**Task item**
Look through the records, and wherever the string "reset" turns up, copy out that line.
(Beginning of The data)
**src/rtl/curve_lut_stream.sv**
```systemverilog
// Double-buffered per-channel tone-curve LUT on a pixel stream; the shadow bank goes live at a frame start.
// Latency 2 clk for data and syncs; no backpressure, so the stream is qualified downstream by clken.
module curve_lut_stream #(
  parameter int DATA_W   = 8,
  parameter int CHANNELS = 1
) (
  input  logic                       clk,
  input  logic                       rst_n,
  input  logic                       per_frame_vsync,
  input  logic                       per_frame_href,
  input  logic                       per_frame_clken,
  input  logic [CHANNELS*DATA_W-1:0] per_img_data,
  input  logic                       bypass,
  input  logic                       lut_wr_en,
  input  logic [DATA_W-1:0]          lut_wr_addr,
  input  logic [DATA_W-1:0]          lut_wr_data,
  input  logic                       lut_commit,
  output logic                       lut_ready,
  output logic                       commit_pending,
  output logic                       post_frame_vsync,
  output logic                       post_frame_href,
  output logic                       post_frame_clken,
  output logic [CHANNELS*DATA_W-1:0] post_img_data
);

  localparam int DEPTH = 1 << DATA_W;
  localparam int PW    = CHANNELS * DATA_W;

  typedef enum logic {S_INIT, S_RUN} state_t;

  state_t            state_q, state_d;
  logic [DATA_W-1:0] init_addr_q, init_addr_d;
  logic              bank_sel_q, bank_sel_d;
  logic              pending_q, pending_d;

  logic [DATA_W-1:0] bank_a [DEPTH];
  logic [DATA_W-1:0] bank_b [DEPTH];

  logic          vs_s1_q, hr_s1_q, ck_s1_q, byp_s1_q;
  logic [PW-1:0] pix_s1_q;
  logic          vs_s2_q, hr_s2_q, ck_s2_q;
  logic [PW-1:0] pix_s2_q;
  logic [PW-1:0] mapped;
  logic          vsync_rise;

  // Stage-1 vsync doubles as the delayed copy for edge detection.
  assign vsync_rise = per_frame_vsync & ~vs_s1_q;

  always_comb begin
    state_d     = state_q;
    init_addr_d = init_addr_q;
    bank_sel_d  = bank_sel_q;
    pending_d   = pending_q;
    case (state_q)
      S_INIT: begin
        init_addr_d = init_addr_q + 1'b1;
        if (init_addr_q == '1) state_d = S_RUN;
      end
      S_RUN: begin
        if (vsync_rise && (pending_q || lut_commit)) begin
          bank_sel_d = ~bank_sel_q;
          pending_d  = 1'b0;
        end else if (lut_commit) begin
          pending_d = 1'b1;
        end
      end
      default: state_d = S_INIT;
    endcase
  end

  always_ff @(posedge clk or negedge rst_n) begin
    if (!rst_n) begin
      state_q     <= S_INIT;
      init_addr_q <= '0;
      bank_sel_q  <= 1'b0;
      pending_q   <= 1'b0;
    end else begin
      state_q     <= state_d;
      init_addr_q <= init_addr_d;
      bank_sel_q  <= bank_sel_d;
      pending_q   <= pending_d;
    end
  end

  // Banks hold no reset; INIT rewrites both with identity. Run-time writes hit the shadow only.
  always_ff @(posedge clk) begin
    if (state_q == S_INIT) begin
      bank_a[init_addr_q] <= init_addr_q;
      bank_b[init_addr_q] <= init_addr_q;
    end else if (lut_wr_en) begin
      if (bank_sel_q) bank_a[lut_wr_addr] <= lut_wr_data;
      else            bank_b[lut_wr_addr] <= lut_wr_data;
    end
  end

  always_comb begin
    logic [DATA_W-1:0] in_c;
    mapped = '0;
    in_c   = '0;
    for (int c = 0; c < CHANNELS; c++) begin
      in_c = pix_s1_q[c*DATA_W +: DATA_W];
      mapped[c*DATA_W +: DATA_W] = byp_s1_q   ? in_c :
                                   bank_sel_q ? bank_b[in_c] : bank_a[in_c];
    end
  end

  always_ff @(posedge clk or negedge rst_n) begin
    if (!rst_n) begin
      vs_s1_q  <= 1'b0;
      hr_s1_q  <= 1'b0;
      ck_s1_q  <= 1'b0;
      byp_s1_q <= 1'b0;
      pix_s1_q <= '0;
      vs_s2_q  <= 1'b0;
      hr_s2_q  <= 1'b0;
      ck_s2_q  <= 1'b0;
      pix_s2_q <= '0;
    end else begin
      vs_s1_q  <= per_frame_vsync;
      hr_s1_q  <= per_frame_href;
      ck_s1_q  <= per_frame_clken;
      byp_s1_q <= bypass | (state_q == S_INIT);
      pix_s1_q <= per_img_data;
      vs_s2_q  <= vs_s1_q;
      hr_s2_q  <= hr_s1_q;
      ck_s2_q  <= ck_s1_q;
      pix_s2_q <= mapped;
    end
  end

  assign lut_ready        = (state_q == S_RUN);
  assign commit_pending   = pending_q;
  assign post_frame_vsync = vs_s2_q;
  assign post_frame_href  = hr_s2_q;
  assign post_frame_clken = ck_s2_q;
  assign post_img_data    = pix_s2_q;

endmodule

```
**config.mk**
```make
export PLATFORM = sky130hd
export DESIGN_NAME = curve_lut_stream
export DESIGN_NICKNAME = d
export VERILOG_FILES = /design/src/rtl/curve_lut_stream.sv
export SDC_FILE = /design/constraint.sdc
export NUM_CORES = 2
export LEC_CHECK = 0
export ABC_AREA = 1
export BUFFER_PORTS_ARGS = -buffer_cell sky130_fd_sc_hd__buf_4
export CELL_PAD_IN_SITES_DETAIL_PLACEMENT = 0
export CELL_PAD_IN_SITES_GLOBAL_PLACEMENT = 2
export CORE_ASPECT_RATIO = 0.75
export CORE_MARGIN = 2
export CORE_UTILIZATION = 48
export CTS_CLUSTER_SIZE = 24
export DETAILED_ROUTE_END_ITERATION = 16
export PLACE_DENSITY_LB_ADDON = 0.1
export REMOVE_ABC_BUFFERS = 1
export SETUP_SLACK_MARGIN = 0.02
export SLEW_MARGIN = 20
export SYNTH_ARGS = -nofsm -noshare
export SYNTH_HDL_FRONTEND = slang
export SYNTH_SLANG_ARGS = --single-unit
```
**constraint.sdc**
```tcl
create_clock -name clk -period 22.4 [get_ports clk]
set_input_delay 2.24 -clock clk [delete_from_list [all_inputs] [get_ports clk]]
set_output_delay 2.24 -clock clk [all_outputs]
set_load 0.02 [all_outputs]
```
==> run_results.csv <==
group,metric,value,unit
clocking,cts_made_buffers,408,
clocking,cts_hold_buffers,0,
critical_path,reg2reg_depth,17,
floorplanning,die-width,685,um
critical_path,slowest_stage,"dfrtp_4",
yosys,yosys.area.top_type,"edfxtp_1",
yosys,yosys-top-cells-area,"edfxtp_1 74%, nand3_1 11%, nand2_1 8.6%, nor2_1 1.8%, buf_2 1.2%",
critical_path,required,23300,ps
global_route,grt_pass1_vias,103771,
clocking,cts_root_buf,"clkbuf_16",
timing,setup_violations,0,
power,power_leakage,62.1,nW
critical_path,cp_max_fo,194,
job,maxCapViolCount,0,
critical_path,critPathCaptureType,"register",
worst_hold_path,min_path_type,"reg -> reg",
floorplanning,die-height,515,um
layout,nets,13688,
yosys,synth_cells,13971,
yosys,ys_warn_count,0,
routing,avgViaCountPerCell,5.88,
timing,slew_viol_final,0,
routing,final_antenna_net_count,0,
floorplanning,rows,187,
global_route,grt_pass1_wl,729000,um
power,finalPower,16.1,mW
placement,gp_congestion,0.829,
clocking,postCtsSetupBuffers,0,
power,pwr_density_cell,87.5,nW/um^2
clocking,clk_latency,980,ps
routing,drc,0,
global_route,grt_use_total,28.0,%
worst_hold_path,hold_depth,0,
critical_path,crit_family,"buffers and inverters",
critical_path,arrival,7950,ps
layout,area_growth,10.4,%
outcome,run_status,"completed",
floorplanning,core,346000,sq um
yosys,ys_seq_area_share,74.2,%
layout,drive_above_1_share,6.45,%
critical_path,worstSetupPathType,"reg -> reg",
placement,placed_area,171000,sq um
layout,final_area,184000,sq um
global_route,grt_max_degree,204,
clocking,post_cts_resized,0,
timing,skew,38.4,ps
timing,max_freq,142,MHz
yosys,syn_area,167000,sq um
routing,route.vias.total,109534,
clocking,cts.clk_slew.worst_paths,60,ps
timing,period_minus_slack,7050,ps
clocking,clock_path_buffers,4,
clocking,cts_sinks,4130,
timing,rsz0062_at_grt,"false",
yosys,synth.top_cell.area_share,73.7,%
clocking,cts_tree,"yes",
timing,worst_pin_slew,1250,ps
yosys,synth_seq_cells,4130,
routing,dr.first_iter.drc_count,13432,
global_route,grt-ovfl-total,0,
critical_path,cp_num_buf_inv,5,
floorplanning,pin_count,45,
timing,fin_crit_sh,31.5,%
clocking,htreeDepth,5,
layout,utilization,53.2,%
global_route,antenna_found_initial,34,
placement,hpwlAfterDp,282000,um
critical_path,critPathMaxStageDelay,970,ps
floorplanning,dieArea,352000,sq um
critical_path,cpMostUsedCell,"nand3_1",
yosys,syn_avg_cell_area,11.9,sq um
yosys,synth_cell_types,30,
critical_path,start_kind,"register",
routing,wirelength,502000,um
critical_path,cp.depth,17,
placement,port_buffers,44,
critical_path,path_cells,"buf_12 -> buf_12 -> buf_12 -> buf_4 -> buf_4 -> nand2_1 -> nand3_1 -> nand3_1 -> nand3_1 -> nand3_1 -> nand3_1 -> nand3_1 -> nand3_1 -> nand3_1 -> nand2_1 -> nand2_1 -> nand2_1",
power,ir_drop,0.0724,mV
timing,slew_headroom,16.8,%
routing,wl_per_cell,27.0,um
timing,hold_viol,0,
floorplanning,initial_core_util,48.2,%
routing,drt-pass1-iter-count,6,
(End of The data)
(Beginning of The data)
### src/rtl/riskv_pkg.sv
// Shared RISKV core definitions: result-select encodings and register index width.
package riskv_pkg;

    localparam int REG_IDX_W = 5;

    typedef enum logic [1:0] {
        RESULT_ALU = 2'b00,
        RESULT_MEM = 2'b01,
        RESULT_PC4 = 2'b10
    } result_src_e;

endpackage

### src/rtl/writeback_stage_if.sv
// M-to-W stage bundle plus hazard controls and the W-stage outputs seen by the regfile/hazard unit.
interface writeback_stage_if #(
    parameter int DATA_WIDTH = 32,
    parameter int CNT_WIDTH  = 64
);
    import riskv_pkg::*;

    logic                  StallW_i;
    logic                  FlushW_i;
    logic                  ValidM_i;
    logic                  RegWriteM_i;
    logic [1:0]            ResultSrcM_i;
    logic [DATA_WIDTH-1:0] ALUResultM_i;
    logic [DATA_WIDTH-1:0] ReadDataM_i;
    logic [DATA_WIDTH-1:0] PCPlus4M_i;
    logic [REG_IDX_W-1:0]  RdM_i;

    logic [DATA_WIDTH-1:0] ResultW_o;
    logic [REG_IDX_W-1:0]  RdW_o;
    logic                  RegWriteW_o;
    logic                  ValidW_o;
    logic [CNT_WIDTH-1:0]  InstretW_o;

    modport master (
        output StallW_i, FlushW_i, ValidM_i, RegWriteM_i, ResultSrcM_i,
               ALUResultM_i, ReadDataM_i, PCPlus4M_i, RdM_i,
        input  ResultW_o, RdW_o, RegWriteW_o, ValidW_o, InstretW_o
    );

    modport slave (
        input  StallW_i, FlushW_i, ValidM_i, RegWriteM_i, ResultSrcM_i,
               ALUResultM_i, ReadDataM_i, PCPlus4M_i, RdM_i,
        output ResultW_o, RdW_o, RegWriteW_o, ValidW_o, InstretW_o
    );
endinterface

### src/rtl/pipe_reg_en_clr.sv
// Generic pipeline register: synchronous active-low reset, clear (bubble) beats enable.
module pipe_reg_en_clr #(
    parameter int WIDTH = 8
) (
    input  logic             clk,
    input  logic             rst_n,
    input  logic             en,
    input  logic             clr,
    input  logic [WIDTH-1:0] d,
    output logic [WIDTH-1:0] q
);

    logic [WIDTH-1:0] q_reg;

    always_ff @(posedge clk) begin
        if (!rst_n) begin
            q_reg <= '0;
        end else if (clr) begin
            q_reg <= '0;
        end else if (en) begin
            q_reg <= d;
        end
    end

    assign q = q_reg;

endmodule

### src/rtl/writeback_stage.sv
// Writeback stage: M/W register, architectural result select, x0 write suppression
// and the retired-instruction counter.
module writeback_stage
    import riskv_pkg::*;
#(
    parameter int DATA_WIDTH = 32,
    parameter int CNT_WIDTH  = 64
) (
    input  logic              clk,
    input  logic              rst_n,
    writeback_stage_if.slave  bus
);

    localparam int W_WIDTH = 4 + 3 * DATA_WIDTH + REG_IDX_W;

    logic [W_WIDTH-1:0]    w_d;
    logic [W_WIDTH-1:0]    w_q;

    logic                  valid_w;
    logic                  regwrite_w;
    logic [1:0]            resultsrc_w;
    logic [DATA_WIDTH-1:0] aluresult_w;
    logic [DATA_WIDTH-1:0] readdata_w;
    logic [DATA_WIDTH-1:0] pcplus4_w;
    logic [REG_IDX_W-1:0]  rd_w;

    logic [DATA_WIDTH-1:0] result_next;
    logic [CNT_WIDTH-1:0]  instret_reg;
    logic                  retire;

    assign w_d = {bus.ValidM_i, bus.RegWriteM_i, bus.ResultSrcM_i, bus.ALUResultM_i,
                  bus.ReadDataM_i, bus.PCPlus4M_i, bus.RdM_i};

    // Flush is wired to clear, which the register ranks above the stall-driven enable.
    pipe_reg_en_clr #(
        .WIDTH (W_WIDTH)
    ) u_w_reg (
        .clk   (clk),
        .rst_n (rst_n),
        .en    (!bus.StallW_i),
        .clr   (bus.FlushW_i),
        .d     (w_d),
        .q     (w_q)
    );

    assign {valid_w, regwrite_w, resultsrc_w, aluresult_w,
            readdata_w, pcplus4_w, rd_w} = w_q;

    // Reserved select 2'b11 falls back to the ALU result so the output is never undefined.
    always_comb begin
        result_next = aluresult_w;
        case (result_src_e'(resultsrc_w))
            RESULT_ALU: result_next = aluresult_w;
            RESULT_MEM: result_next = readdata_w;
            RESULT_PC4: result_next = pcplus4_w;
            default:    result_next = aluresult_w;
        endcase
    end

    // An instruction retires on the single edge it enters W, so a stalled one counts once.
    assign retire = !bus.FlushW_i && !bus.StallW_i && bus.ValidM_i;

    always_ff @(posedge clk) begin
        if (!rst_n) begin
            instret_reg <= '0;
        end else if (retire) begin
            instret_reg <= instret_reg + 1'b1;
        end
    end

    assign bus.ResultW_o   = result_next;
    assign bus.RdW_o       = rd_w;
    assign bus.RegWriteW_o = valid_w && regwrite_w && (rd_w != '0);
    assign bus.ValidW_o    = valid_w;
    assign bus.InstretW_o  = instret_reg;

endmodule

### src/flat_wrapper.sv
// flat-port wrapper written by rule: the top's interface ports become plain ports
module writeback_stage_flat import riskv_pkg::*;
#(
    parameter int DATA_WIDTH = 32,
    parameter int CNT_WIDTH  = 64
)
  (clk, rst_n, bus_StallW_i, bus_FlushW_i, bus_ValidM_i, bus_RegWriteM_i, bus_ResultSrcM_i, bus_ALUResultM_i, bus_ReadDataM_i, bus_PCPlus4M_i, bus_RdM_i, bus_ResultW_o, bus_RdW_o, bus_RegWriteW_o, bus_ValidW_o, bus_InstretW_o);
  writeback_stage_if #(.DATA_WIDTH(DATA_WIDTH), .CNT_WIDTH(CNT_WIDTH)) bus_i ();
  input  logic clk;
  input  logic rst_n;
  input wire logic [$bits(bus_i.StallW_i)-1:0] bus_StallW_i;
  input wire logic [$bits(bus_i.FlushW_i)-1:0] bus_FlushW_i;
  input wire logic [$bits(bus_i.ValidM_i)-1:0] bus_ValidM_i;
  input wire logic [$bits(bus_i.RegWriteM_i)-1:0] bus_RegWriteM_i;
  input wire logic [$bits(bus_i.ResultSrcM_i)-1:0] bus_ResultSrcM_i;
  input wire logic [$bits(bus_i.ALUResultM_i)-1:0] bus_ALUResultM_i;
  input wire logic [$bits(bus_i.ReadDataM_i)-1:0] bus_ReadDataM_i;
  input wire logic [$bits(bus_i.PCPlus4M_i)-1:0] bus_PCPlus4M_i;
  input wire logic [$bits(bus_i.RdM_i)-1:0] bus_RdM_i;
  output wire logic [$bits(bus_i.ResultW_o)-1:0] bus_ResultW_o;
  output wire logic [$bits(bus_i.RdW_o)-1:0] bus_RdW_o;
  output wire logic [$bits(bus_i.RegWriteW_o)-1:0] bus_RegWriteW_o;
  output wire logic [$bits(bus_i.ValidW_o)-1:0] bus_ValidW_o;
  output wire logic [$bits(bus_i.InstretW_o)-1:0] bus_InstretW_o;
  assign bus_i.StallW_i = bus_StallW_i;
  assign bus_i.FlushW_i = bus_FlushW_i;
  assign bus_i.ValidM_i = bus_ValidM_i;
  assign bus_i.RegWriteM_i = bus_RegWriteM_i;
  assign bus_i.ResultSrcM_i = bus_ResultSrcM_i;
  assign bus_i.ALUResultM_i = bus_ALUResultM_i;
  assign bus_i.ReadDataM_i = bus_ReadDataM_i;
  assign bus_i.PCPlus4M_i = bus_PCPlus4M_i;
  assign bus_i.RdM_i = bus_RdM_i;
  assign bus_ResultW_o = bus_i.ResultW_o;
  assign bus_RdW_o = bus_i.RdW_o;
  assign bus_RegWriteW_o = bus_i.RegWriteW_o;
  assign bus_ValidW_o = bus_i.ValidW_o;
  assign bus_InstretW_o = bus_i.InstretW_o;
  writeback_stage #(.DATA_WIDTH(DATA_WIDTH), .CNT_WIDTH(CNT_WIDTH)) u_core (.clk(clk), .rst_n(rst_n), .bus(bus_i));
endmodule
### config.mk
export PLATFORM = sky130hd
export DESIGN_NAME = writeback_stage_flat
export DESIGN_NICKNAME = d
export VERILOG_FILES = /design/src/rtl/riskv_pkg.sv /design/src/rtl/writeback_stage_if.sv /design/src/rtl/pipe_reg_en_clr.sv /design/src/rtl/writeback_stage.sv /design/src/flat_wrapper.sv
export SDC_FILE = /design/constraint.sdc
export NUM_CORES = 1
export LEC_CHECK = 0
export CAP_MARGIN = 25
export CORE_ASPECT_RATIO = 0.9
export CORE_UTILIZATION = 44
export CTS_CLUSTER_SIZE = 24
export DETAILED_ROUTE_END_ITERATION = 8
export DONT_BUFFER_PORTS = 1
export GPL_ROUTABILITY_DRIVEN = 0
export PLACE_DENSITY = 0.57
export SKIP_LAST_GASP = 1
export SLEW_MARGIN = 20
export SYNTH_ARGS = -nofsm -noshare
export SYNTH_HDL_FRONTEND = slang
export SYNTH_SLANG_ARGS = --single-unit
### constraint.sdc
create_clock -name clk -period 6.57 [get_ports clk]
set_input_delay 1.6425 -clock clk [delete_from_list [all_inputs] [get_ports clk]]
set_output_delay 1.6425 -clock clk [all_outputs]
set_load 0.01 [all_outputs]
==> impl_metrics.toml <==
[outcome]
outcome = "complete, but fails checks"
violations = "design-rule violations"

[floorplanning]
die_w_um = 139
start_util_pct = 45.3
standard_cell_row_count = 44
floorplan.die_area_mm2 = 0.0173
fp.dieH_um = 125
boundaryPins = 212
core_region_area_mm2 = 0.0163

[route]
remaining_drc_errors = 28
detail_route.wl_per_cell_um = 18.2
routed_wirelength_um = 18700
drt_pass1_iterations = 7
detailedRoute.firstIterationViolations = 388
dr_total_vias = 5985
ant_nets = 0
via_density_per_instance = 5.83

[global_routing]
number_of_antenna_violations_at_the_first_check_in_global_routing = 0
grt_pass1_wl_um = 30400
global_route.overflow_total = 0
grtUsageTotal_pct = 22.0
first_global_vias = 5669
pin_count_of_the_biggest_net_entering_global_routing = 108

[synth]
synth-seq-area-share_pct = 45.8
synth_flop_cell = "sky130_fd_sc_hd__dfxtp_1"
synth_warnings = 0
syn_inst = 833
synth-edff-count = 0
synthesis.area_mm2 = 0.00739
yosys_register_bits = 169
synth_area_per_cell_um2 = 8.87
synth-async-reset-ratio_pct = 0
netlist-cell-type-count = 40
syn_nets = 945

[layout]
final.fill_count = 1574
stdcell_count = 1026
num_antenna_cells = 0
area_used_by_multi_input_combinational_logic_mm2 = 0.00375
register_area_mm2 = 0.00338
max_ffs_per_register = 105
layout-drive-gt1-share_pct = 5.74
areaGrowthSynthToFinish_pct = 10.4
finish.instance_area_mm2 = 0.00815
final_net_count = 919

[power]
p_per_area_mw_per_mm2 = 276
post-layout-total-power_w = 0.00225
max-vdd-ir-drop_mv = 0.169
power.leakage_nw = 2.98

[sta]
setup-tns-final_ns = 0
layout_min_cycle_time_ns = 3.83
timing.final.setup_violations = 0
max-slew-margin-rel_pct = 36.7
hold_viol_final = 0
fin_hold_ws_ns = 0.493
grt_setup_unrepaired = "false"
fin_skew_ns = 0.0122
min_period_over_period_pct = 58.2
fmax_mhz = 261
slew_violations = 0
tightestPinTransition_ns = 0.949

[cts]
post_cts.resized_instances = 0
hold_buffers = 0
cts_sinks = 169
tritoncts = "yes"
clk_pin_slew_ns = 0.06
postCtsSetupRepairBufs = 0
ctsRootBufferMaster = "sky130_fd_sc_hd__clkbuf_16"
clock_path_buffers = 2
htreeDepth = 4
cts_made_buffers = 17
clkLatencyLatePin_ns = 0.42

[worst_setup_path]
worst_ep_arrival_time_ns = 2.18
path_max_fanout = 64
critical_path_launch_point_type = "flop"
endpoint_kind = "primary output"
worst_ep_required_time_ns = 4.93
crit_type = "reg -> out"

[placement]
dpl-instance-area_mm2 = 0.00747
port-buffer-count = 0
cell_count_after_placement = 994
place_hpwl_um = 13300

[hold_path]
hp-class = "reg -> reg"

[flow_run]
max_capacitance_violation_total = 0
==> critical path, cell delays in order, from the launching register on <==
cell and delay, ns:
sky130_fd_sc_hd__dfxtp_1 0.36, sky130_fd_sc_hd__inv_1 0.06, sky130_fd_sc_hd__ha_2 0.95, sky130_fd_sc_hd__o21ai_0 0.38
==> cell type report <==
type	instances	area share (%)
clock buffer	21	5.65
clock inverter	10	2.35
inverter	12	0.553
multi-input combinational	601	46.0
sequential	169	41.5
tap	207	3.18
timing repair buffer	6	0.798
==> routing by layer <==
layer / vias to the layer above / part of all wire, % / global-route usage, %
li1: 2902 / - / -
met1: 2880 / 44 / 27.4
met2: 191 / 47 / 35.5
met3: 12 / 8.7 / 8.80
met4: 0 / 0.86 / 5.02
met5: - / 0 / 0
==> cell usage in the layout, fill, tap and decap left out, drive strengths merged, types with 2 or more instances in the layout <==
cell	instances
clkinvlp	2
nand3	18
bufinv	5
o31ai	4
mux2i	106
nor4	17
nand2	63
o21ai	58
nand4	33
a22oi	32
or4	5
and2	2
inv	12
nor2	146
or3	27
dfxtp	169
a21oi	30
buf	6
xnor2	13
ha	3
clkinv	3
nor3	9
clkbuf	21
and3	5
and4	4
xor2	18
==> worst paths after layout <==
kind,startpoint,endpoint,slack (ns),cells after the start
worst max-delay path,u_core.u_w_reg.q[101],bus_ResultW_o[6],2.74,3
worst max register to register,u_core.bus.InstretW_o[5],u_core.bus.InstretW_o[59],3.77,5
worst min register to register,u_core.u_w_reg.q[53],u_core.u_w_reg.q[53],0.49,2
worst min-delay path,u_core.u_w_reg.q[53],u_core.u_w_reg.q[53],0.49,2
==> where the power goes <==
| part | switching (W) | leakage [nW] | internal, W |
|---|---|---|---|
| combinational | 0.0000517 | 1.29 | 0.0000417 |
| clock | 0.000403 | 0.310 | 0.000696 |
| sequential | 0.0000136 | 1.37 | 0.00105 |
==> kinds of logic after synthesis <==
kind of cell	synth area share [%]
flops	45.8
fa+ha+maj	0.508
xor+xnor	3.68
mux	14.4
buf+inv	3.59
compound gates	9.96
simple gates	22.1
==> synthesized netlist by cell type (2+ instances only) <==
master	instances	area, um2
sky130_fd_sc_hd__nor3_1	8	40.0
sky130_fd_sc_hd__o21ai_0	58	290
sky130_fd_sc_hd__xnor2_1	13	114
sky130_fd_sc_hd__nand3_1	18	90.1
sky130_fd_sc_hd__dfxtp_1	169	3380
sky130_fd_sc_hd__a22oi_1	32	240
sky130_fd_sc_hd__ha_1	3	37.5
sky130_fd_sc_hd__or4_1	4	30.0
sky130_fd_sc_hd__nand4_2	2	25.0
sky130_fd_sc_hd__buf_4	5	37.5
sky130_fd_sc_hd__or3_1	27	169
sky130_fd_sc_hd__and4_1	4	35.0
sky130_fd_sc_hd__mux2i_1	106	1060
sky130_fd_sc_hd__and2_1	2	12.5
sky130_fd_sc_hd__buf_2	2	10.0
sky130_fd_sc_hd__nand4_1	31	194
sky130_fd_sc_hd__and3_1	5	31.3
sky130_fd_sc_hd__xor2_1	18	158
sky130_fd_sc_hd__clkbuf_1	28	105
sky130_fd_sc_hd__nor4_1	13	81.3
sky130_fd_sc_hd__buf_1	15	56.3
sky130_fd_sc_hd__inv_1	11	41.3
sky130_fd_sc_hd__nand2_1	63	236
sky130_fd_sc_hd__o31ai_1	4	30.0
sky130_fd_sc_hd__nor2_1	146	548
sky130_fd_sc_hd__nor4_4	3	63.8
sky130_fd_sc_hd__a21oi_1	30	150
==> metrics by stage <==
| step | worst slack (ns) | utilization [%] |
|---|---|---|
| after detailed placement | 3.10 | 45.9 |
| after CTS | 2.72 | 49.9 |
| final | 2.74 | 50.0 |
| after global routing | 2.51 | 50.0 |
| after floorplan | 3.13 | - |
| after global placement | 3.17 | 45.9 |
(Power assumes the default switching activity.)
(End of The data)
**Answer area**
  // Banks hold no reset; INIT rewrites both with identity. Run-time writes hit the shadow only.
// Generic pipeline register: synchronous active-low reset, clear (bubble) beats enable.
synth-async-reset-ratio_pct = 0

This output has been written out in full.